Box Score
WASHINGTON -- Chris Wright's name boomed over the loudspeakers, just as it always does before Georgetown's home games. Except this time, he was being introduced for a "senior day" ceremony - not the Hoyas' starting lineup.

With Wright's 93-game starting streak snapped because of a broken left hand, No. 11 Georgetown's offense slowed to a halt for stretches, and No. 17 Syracuse beat its Big East rival 58-51 on Saturday behind 17 points and seven assists from Scoop Jardine.

The Orange (24-6, 11-6) won their fourth consecutive game by pulling away down the stretch after the teams were tied at 45 with 7 minutes left.

Austin Freeman scored 16 points for the Hoyas (21-8, 10-7).

Georgetown ranks No. 6 in the country in field-goal percentage at 48.9, but Syracuse limited the Hoyas to 36 percent (18 for 50).

Wright hurt his non-shooting hand during a collision early in the second half of Georgetown's 58-46 home loss to Cincinnati on Wednesday night. He had surgery the next morning, and the Hoyas are hoping he will be available to return in time for the start of the NCAA Tournament in mid-March.

They'll need to figure out something in the meantime.

Wright is averaging a team-leading 5.4 assists and ranks second to Freeman in scoring with a 13.1 average. He had been playing particularly well recently, averaging 21.7 points and shooting 50 percent over the three games leading up to Cincinnati.

But against Syracuse, his play and leadership clearly were missed. No one on the Hoyas had more than two assists. Hollis Thompson started in Wright's place and was 0 for 5 from the field.

It was Georgetown's last home game of the season, and so tipoff was preceded by the traditional "senior day" celebration of departing players. Wright, Freeman, Julian Vaughn and Ryan Dougherty were honored.

Then, during the layup drill that followed, Wright stood at midcourt, his hands in the pockets of his blue-and-gray Georgetown warmup jacket. He chewed gum while he watched his teammates prepare for a game it seems safe to say he would have preferred to be participating in.

Wright kept his bandaged left hand tucked safely away and extended only his right for palm slaps with assistant coaches and teammates.

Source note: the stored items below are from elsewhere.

Design IIR, start of the top module:
module IIR(clk, rst, Start, load, DIn, RAddr, data_done, WEN, Yn, WAddr, Finish);
	parameter n = 16;
	parameter m = 20;
	input clk, rst;
	input Start;
	input data_done;
	input [n-1:0]DIn;
	output WEN, load;
	output Finish;
	output [n-1:0]Yn;
	output [m-1:0]RAddr;
	output [m-1:0]WAddr;
	wire control_state;
	control_FSM control(
		.clk(clk), .rst(rst),
		.start(Start), .data_done(data_done), .load(load), .RAddr(RAddr), .state(control_state)
	);
	datapath dp(
		.clk(clk), .rst(rst),
		.command(control_state), .RAddr(RAddr), .DIn(DIn), .WEN(WEN), .Yn(Yn), .WAddr(WAddr), .finish(Finish)
	);
endmodule
For scale: roughly 220 flip-flops.
Settings: LEC_CHECK=0, ABC_AREA=1, CAP_MARGIN=20, CORE_MARGIN=2, CORE_UTILIZATION=40, SLEW_MARGIN=20, TNS_END_PERCENT=85; clock period 16.0 ns.
run.sh (not shown) runs the stock make flow with config.mk's settings and CLKGATE_MAP_FILE=.
Change:
--- a/flow/config.mk
+++ b/flow/config.mk
@@ -11 +11 @@
-export CORE_UTILIZATION = 40
+export CORE_UTILIZATION = 72
@@ -13 +12,0 @@
-export TNS_END_PERCENT = 85
==> flow/constraint.sdc (replaced) <==
create_clock -name core_clock -period 10.9 [get_ports {clk}]
set_input_delay 2.1800 -clock core_clock [delete_from_list [all_inputs] [get_ports {clk}]]
set_output_delay 2.1800 -clock core_clock [all_outputs]
set_load 0.01 [all_outputs]
Now the flow aborted during 4_1_cts.
Area after synthesis stays the same.
Synthesized cell count is unchanged.
Die area drops by about 44%.
Change:
--- a/flow/config.mk
+++ b/flow/config.mk
@@ -8 +7,0 @@
-export ABC_AREA = 1
@@ -11 +10 @@
-export CORE_UTILIZATION = 72
+export CORE_UTILIZATION = 40
==> flow/constraint.sdc (replaced) <==
create_clock -name core_clock -period 15.8 [get_ports {clk}]
set_input_delay 3.1600 -clock core_clock [delete_from_list [all_inputs] [get_ports {clk}]]
set_output_delay 3.1600 -clock core_clock [all_outputs]
set_load 0.01 [all_outputs]
With this change the flow finished with timing, DRC and antenna clean.
Die area increases by 69%.
Area after synthesis decreases by 5.3%.
Synthesized cell count decreases by 20%.
Change:
--- a/flow/config.mk
+++ b/flow/config.mk
@@ -7,0 +8 @@
+export ABC_AREA = 1
@@ -10 +11,4 @@
-export CORE_UTILIZATION = 40
+export CORE_UTILIZATION = 72
+export CTS_CLUSTER_SIZE = 99
+export PLACE_DENSITY = 0.38
+export SETUP_SLACK_MARGIN = 2.1
==> flow/constraint.sdc (replaced) <==
create_clock -name core_clock -period 9.54 [get_ports {clk}]
set_input_delay 1.9080 -clock core_clock [delete_from_list [all_inputs] [get_ports {clk}]]
set_output_delay 1.9080 -clock core_clock [all_outputs]
set_load 0.01 [all_outputs]
The changed run did not get past 4_1_cts, error DPL-0038.
Area after synthesis rises by a few percent.
Die size falls by well over a third.
Synthesized cell count rises by a quarter to a third.

* * *

TR:
IIR again, from the RTL that the note above started with.
Settings: LEC_CHECK=0, CAP_MARGIN=15, CELL_PAD_IN_SITES_DETAIL_PLACEMENT=1, CELL_PAD_IN_SITES_GLOBAL_PLACEMENT=0, CORE_ASPECT_RATIO=1.4, CORE_MARGIN=5, CORE_UTILIZATION=61, GPL_TIMING_DRIVEN=1, MAX_ROUTING_LAYER=met5, MIN_ROUTING_LAYER=met2, PLACE_DENSITY_LB_ADDON=0.21, SETUP_SLACK_MARGIN=4.67, SLEW_MARGIN=40, TNS_END_PERCENT=85; clock period 21.7 ns.
TR did not finish; the tool stopped in global routing (5_1_grt) with error GRT-0116.
Setup changes, TR to MS
Settings: CAP_MARGIN now 20, was 15; TNS_END_PERCENT no longer set, was 85; MAX_ROUTING_LAYER now met4, was met5; HOLD_SLACK_MARGIN now -0.08, previously not set; SETUP_SLACK_MARGIN no longer set, was 4.67; PLACE_DENSITY now 0.64, previously not set; CELL_PAD_IN_SITES_DETAIL_PLACEMENT no longer set, was 1; PLACE_DENSITY_LB_ADDON no longer set, was 0.21; CORE_ASPECT_RATIO now 1.77, was 1.4; SLEW_MARGIN now 20, was 40; MIN_ROUTING_LAYER no longer set, was met2.
### Flow results
Diff MS..TR | area of the die | negligible. Compared with TR, MS shows a fraction of the core area occupied by cells at floorplan that is 0.34 points lower. Sequential cell area fraction in the yosys report: TR vs MS identical. Number of top-level pins: MS vs TR, no meaningful difference. MS closes out successfully: all stages finished, all timing, DRC and antenna checks passed. Status: placed instance area parity (TR, MS). On standard cell core area, the lower figure sits with TR, not MS.

* * *

Starting RTL as in the previous note.
clock: 6.02 ns
lec_check: 0
cap_margin: 15
core_margin: 2
core_utilization: 70
cts_cluster_size: 30
setup_slack_margin: 1.71
slew_margin: 20
The starting point died in 5_1_grt.
Next try:
- CAP_MARGIN: 15 -> 20
- CORE_UTILIZATION: 70 -> 71
- CTS_CLUSTER_SIZE: 30 -> 34
- SETUP_SLACK_MARGIN: 1.71 -> default
- clock period: 6.02 -> 14.2 ns (I/O delays scaled with it)
After rerunning: With this change the flow finished but fails on setup timing. Area after synthesis is unchanged. Die area shrinks slightly. Synthesized cell count stays the same.
Next try:
- ABC_AREA: default -> 1
- CTS_CLUSTER_SIZE: 34 -> 79
- PLACE_DENSITY_LB_ADDON: default -> 0.01
- TNS_END_PERCENT: default -> 5
- clock period: 14.2 -> 12.3 ns (I/O delays scaled with it)
What happened:
- Now the flow did not get past 5_1_grt
- die size went up by 5.5%
- area after synthesis goes up by 5.6%
- synthesized cell count grows by 26%
Next try:
- ABC_AREA: 1 -> default
- CORE_UTILIZATION: 71 -> 40
- CTS_CLUSTER_SIZE: 79 -> default
- PLACE_DENSITY_LB_ADDON: 0.01 -> default
- TNS_END_PERCENT: 5 -> default
- clock period: 12.3 -> 16.0 ns (I/O delays scaled with it)
- This time the run completed with no timing, DRC or antenna violations
- die area grows by 67%
- synthesized area shrinks by 5.3%
- synthesized cell count shrinks by 20%

* * *

IIR again, from the RTL that the note above started with.
Settings: LEC_CHECK=0, CAP_MARGIN=15, CELL_PAD_IN_SITES_DETAIL_PLACEMENT=1, CELL_PAD_IN_SITES_GLOBAL_PLACEMENT=0, CORE_ASPECT_RATIO=1.92, CORE_MARGIN=5, CORE_UTILIZATION=61, GPL_TIMING_DRIVEN=1, MAX_ROUTING_LAYER=met4, PLACE_DENSITY_LB_ADDON=0.21, SETUP_SLACK_MARGIN=4.67, SLEW_MARGIN=5; clock period 21.7 ns.
The first run aborted during 5_1_grt, error GRT-0116.
Edit:
Settings changed: CAP_MARGIN 15 to 20, CELL_PAD_IN_SITES_DETAIL_PLACEMENT 1 to default, CELL_PAD_IN_SITES_GLOBAL_PLACEMENT 0 to default, CORE_ASPECT_RATIO 1.92 to default, CORE_MARGIN 5 to 2, CORE_UTILIZATION 61 to 27, GPL_TIMING_DRIVEN 1 to default, MAX_ROUTING_LAYER met4 to default, PLACE_DENSITY_LB_ADDON 0.21 to default, SETUP_SLACK_MARGIN 4.67 to default, SLEW_MARGIN 5 to 20.
Clock period 21.7 ns to 16.5 ns, I/O delays scaled along.
After rerunning: Now the flow completed without violations. Area after synthesis stays the same. Die area came out higher by 110%. Synthesized cell count stays the same.

* * *

Starting RTL as in the previous note.
// IIR
module IIR(clk, rst, Start, load, DIn, RAddr, data_done, WEN, Yn, WAddr, Finish);
	parameter n = 16;
	parameter m = 20;
	input clk, rst;
	input Start;
	input data_done;
	input [n-1:0]DIn;
	output WEN, load;
	output Finish;
	output [n-1:0]Yn;
	output [m-1:0]RAddr;
	output [m-1:0]WAddr;
	wire control_state;
	control_FSM control(
		.clk(clk), .rst(rst),
		.start(Start), .data_done(data_done), .load(load), .RAddr(RAddr), .state(control_state)
	);
	datapath dp(
		.clk(clk), .rst(rst),
		.command(control_state), .RAddr(RAddr), .DIn(DIn), .WEN(WEN), .Yn(Yn), .WAddr(WAddr), .finish(Finish)
	);
endmodule
clock: 21.7 ns
lec_check: 0
cap_margin: 15
cell_pad_in_sites_detail_placement: 1
cell_pad_in_sites_global_placement: 0
core_aspect_ratio: 1.4
core_margin: 5
core_utilization: 61
gpl_timing_driven: 0
max_routing_layer: met5
place_density_lb_addon: 0.21
setup_slack_margin: 4.67
slew_margin: 5
The first run ended with an error in global routing (5_1_grt) on GRT-0116.
Change:
CELL_PAD_IN_SITES_DETAIL_PLACEMENT = unset   (was 1)
CELL_PAD_IN_SITES_GLOBAL_PLACEMENT = unset   (was 0)
CORE_ASPECT_RATIO = unset   (was 1.4)
CORE_MARGIN = 2   (was 5)
CORE_UTILIZATION = 72   (was 61)
CTS_CLUSTER_DIAMETER = 237   (was unset)
CTS_CLUSTER_SIZE = 30   (was unset)
GPL_TIMING_DRIVEN = unset   (was 0)
MAX_ROUTING_LAYER = unset   (was met5)
PLACE_DENSITY_LB_ADDON = unset   (was 0.21)
SETUP_SLACK_MARGIN = 1.71   (was 4.67)
clock period = 6.02 ns   (was 21.7 ns; I/O delays follow)
This time the run ended with an error in clock tree synthesis (4_1_cts).
Die area falls by 19%.
Area after synthesis stays the same.
Synthesized cell count stays the same.
Change:
CAP_MARGIN = 20   (was 15)
CTS_CLUSTER_DIAMETER = unset   (was 237)
CTS_CLUSTER_SIZE = unset   (was 30)
MAX_ROUTING_LAYER = met4   (was unset)
PLACE_DENSITY = 0.66   (was unset)
SETUP_SLACK_MARGIN = 1.6   (was 1.71)
SLEW_MARGIN = 20   (was 5)
clock period = 16.0 ns   (was 6.02 ns; I/O delays follow)
Result:
- With this change the flow completed and failed the layout checks on negative setup slack
- area after synthesis does not change
- die size stays the same
- synthesized cell count is unchanged
Change:
ABC_AREA = 1   (was unset)
CELL_PAD_IN_SITES_GLOBAL_PLACEMENT = 1   (was unset)
CORE_ASPECT_RATIO = 0.95   (was unset)
CORE_UTILIZATION = 40   (was 72)
GPL_ROUTABILITY_DRIVEN = 0   (was unset)
GPL_TIMING_DRIVEN = 0   (was unset)
MAX_ROUTING_LAYER = unset   (was met4)
MIN_ROUTING_LAYER = met2   (was unset)
PLACE_DENSITY = unset   (was 0.66)
PLACE_DENSITY_LB_ADDON = 0.2   (was unset)
SETUP_SLACK_MARGIN = 0.92   (was 1.6)
SLEW_MARGIN = 30   (was 20)
TNS_END_PERCENT = 70   (was unset)
Now the flow finished clean.
Design area grows by 10%.
Via count grows by about 50%.
Routed wire length grows by about 17%.
Die size grows by about 90%.
Utilization shrinks by 34 points.
Final cell count grows by about 35%.
Global-route usage shrinks by 3.5 points.
Sequential share of layout area shrinks by 1.0 points.
Maximum frequency grows by about 7%.

* * *

Starting RTL as in the previous note.
## IIR
module IIR(clk, rst, Start, load, DIn, RAddr, data_done, WEN, Yn, WAddr, Finish);
clock: 14.3 ns
lec_check: 0
cap_margin: 20
cell_pad_in_sites_global_placement: 0
core_margin: 2
core_utilization: 70
cts_cluster_diameter: 272
gpl_timing_driven: 1
hold_slack_margin: -0.07
max_routing_layer: met4
place_density: 0.64
setup_slack_margin: -0.2
slew_margin: 20
The baseline completed, yet does not pass: negative setup slack.
Edit:
- CORE_ASPECT_RATIO: unset -> 1.73
- CORE_MARGIN: 2 -> 5
- CORE_UTILIZATION: 70 -> 61
- CTS_CLUSTER_DIAMETER: 272 -> unset
- CTS_CLUSTER_SIZE: unset -> 11
- HOLD_SLACK_MARGIN: -0.07 -> 0.15
- SETUP_SLACK_MARGIN: -0.2 -> unset
- clock period: 14.3 -> 21.7 ns (I/O delays scaled with it)
Result:
- Now the flow ran to the end with no violations
- routed wire length hardly moves
- worst hold slack improves by 7.1 ps
- setup slack gains 3900 ps
- cell area went down by about 11%
- die size goes up by 20%
- core utilization decreases by 19 points
Edit:
- CORE_ASPECT_RATIO: 1.73 -> unset
- CORE_UTILIZATION: 61 -> 34
- CTS_CLUSTER_SIZE: 11 -> unset
- HOLD_SLACK_MARGIN: 0.15 -> unset
- SETUP_SLACK_MARGIN: unset -> -2.0
Routed wire length fell by a few percent. Flip-flop count stays the same.
Edit:
- CORE_UTILIZATION: 34 -> 61
- HOLD_SLACK_MARGIN: unset -> 0.15
- SETUP_SLACK_MARGIN: -2.0 -> unset
The changed run completed without violations.
Global-route usage came out higher by 12 points.
First-iteration DRC count came out lower by 2.2%.
Die area came out lower by 43%.
Design area came out lower by 2.0%.
Edit:
- CELL_PAD_IN_SITES_DETAIL_PLACEMENT: unset -> 1
- HOLD_SLACK_MARGIN: 0.15 -> unset
- PLACE_DENSITY: 0.64 -> unset
- PLACE_DENSITY_LB_ADDON: unset -> 0.21
- SETUP_SLACK_MARGIN: unset -> 4.67
After rerunning: The new run ended with an error in 5_1_grt on GRT-0116. Area after synthesis stays the same. Die size stays the same. Synthesized cell count is unchanged.
Edit:
- CELL_PAD_IN_SITES_DETAIL_PLACEMENT: 1 -> unset
- CORE_ASPECT_RATIO: unset -> 0.5
- CORE_UTILIZATION: 61 -> 72
- HOLD_SLACK_MARGIN: unset -> -0.07
- PLACE_DENSITY: unset -> 0.64
- PLACE_DENSITY_LB_ADDON: 0.21 -> unset
- SETUP_SLACK_MARGIN: 4.67 -> unset
Effect: This time the run ran to the end with no violations; die area goes down by 14%; synthesized area is unchanged; synthesized cell count does not change.

* * *

Setup of willow:
IIR again, from the RTL that the note above started with.
Design IIR, start of the top module:
module IIR(clk, rst, Start, load, DIn, RAddr, data_done, WEN, Yn, WAddr, Finish);
	parameter n = 16;
	parameter m = 20;
	input clk, rst;
	input Start;
	input data_done;
	input [n-1:0]DIn;
	output WEN, load;
	output Finish;
	output [n-1:0]Yn;
	output [m-1:0]RAddr;
	output [m-1:0]WAddr;
	wire control_state;
	control_FSM control(
		.clk(clk), .rst(rst),
		.start(Start), .data_done(data_done), .load(load), .RAddr(RAddr), .state(control_state)
	);
	datapath dp(
		.clk(clk), .rst(rst),
		.command(control_state), .RAddr(RAddr), .DIn(DIn), .WEN(WEN), .Yn(Yn), .WAddr(WAddr), .finish(Finish)
	);
endmodule
==> flow/config.mk <==
export PLATFORM = sky130hd
export DESIGN_NAME = IIR
export DESIGN_NICKNAME = IIR
export VERILOG_FILES = /design/flow/design.v
export SDC_FILE = /design/flow/constraint.sdc
export NUM_CORES = 4
export LEC_CHECK = 0
export ABC_AREA = 1
export CAP_MARGIN = 5
export CORE_MARGIN = 2
export CORE_UTILIZATION = 46
export CTS_CLUSTER_DIAMETER = 268
export GPL_TIMING_DRIVEN = 0
export HOLD_SLACK_MARGIN = 0.23
export MAX_ROUTING_LAYER = met4
export MIN_ROUTING_LAYER = met2
export PLACE_DENSITY_LB_ADDON = 0.03
export SETUP_SLACK_MARGIN = -1.12
export SLEW_MARGIN = 20
export TNS_END_PERCENT = 75
==> flow/constraint.sdc <==
create_clock -name core_clock -period 16.0 [get_ports {clk}]
set_input_delay 3.2000 -clock core_clock [delete_from_list [all_inputs] [get_ports {clk}]]
set_output_delay 3.2000 -clock core_clock [all_outputs]
set_load 0.01 [all_outputs]
No crash in willow: every stage finished, but the layout fails its final checks due to negative setup slack.
#### Input delta (quartz over willow)
Settings: TNS_END_PERCENT no longer set, was 75; MIN_ROUTING_LAYER no longer set, was met2; CTS_CLUSTER_DIAMETER now 190, was 268; SETUP_SLACK_MARGIN now 1.6, was -1.12; CORE_UTILIZATION now 72, was 46; GPL_TIMING_DRIVEN no longer set, was 0; CAP_MARGIN now 20, was 5; HOLD_SLACK_MARGIN no longer set, was 0.23; PLACE_DENSITY_LB_ADDON now 0.04, was 0.03.
## What came out
Comparing quartz and willow, the one run not ending clean was willow. The flow for willow finished, though final verification flagged negative setup slack. quartz vs willow — number of setup violations in the final report dropped 8. Of quartz and willow, the run reporting the lower number of standard cells in the layout, taps in and fillers out was quartz. [diff] summed area of non-filler cells in the final layout, quartz relative to willow: regression. Relative area change from synthesis to final layout: quartz > willow. Delta(count of inserted tapcells, quartz - willow) < 0. quartz vs willow — overall via count from detail_route dropped 13560. Summary — x dimension of the die, quartz relative to willow: lower, by 20%. quartz improves on willow in setup slack after layout. quartz: global placement routability congestion is about 3.3% higher than what willow reported.
What fjord does differently from quartz at the input level:
Settings: CORE_ASPECT_RATIO: unset -> 0.95; CORE_UTILIZATION: 72 -> 40; SLEW_MARGIN: 20 -> 30; PLACE_DENSITY_LB_ADDON: 0.04 -> 0.2; MIN_ROUTING_LAYER: unset -> met2; MAX_ROUTING_LAYER: met4 -> unset; GPL_ROUTABILITY_DRIVEN: unset -> 1; CTS_CLUSTER_DIAMETER: 190 -> unset; CELL_PAD_IN_SITES_GLOBAL_PLACEMENT: unset -> 3; TNS_END_PERCENT: unset -> 70; SETUP_SLACK_MARGIN: 1.6 -> 0.92.
Comparing quartz against fjord, there is no change at all in chip area line of the yosys report. Compared with quartz, fjord shows area added between synthesis and finish higher by 2.5 points. quartz → fjord: combinational gate area moved up; starting density of the core moved down; site row count moved up; maximum fanout along the worst path moved down; count of cells along the worst register-to-register path moved down. Number of buffers outside the clock class in the layout (fjord vs. quartz) decreases by a few percent. Lower sequential share of layout area was reported by fjord, not quartz.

The Hoyas began the game with Freeman standing at the top of the 3-point arc, directing the offense from there. But eventually they tried moving him into the key, and also used young guards Markel Starks and Vee Sanford at the point.

When the freshman Starks made his first shot, a 3-pointer that pulled Georgetown to 17-16 midway through the half, he backpedaled with a wide smile and found the sophomore Sanford to slap palms.

That was their highlight, however.

James Southerland scored seven points in a 9-2 run by the Orange that put them ahead 33-23 at halftime.

The visitors held the Hoyas to 9-of-26 shooting in the half, including 2 of 12 on 3-pointers.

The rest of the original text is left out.